Rekomendowane odpowiedzi

Hej ;) Mam Sarracenię 'Velvet' i Sarracenię 'Fionę', zakupione na początku tego lata. Obie stoją na południowym parapecie w mieszkaniu, temperatura i światło odpowiednie.

 

1. W mieszkaniu nie ma żadnych owadów, w związku z czym wszystkie kielichy są puste. Czy kapturnice muszą jeść owady czy w przypadku ich braku muszę je nawozić w celu dostarczenia azotu?

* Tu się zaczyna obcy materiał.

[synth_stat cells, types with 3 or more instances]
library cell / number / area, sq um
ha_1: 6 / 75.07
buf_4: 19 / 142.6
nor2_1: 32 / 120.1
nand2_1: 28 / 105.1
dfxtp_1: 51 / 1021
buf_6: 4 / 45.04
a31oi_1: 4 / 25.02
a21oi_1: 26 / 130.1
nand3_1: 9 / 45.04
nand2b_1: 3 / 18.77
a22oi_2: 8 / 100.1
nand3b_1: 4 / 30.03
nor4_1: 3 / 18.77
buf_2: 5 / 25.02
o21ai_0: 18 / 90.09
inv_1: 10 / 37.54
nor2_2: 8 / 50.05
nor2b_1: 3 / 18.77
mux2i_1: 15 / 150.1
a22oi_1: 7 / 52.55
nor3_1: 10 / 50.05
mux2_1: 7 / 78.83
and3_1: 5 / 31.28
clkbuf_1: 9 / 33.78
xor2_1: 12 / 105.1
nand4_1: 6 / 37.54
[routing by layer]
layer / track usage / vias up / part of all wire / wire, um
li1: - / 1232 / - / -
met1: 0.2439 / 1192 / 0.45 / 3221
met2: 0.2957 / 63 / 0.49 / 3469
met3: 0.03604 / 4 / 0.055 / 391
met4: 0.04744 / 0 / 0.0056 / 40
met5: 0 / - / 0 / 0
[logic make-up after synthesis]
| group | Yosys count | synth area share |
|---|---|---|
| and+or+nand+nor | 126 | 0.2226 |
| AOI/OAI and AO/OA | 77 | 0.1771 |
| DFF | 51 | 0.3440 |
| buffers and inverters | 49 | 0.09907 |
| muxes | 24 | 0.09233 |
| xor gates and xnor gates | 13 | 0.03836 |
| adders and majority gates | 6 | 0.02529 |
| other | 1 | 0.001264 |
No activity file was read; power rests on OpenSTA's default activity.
===== config.mk =====
export PLATFORM = sky130hd
export DESIGN_NAME = pwo_top
export DESIGN_NICKNAME = d
export VERILOG_FILES = /design/src/logic/pwo_pkg.sv /design/src/logic/pwo_dt_if.sv /design/src/logic/pwo_deadtime.sv /design/src/logic/pwo_top.sv
export VERILOG_INCLUDE_DIRS = /design/src /design/src/logic
export SDC_FILE = /design/constraint.sdc
export NUM_CORES = 1
export LEC_CHECK = 0
export ABC_AREA = 1
export ABC_CLOCK_PERIOD_IN_PS = 5300
export BUFFER_PORTS_ARGS = -buffer_cell sky130_fd_sc_hd__buf_2
export CELL_PAD_IN_SITES_DETAIL_PLACEMENT = 1
export CELL_PAD_IN_SITES_GLOBAL_PLACEMENT = 2
export CORE_UTILIZATION = 38
export CTS_BUF_LIST = sky130_fd_sc_hd__clkbuf_4
export DETAILED_ROUTE_END_ITERATION = 8
export HOLD_SLACK_MARGIN = 0.15
export PLACE_DENSITY_LB_ADDON = 0.1
export SYNTH_ARGS = -nofsm -noshare
export SYNTH_HDL_FRONTEND = slang
export SYNTH_SLANG_ARGS = --single-unit
export TNS_END_PERCENT = 100

===== constraint.sdc =====
create_clock -name CLK_IN -period 5.3 [get_ports CLK_IN]
set_clock_uncertainty 0.1 [all_clocks]
set_input_delay 0.53 -clock CLK_IN [delete_from_list [all_inputs] [get_ports CLK_IN]]
set_output_delay 0.53 -clock CLK_IN [all_outputs]
set_load 0.05 [all_outputs]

2. Nie mam za bardzo pojęcia gdzie je zimować. Rozumiem że temperatura powinna być od 0-15 C i minimalna ilość światła. W mieszkaniu przez całą zimę temperatura nie będzie raczej schodziła poniżej 20 C, a w piwnicy nie będą miały nic a nic światła. Wystawić je na zewnątrz (czytałem że to niebezpieczne dla kapturnic w doniczkach)?

3. Czy muszę podjąć jakieś działania (typu obcięcie kielichów) w celu przygotowania ich do zimowania, czy też powinienem je sobie zostawić samymi sobie, żeby uschły?

4. Na wiosnę planuję je przesadzić do większych doniczek. Pewnie będę o ten temat pytał jeszcze dogłębniej (teraz nie mam czasu o tym poczytać), ale na razie chciałbym wiedzieć, kiedy należy to zrobić (jak już wypuści liście czy przed? w którym mniej więcej miesiącu?) i po czym się poznaje, że to już czas na przesadzanie?

5. Przy wiosennym przesadzaniu planuję je także rozszczepić, żeby mieć ich więcej. Pytanie kompletnego laika w temacie: kiedy można je podzielić? Podczas zimowania, czy wtedy kiedy wypuszczą liście? Jak powinienem tego dokonać z technicznego puntu widzenia? Po prostu kłącze z którego wypuszczają liście przeciąć na pół?

6. Czy jeżeli będę obcinał niektóre kielichy, to roślina włoży więcej zasobów w te, których nie obetnę i urosną mi wyższe? Obcinać część kielichów czy nie? Czy to roślinie szkodzi? W jakim stadium rozwoju liścia mogę je obcinać (jak się dopiero rozwija czy jak jest już kielich)?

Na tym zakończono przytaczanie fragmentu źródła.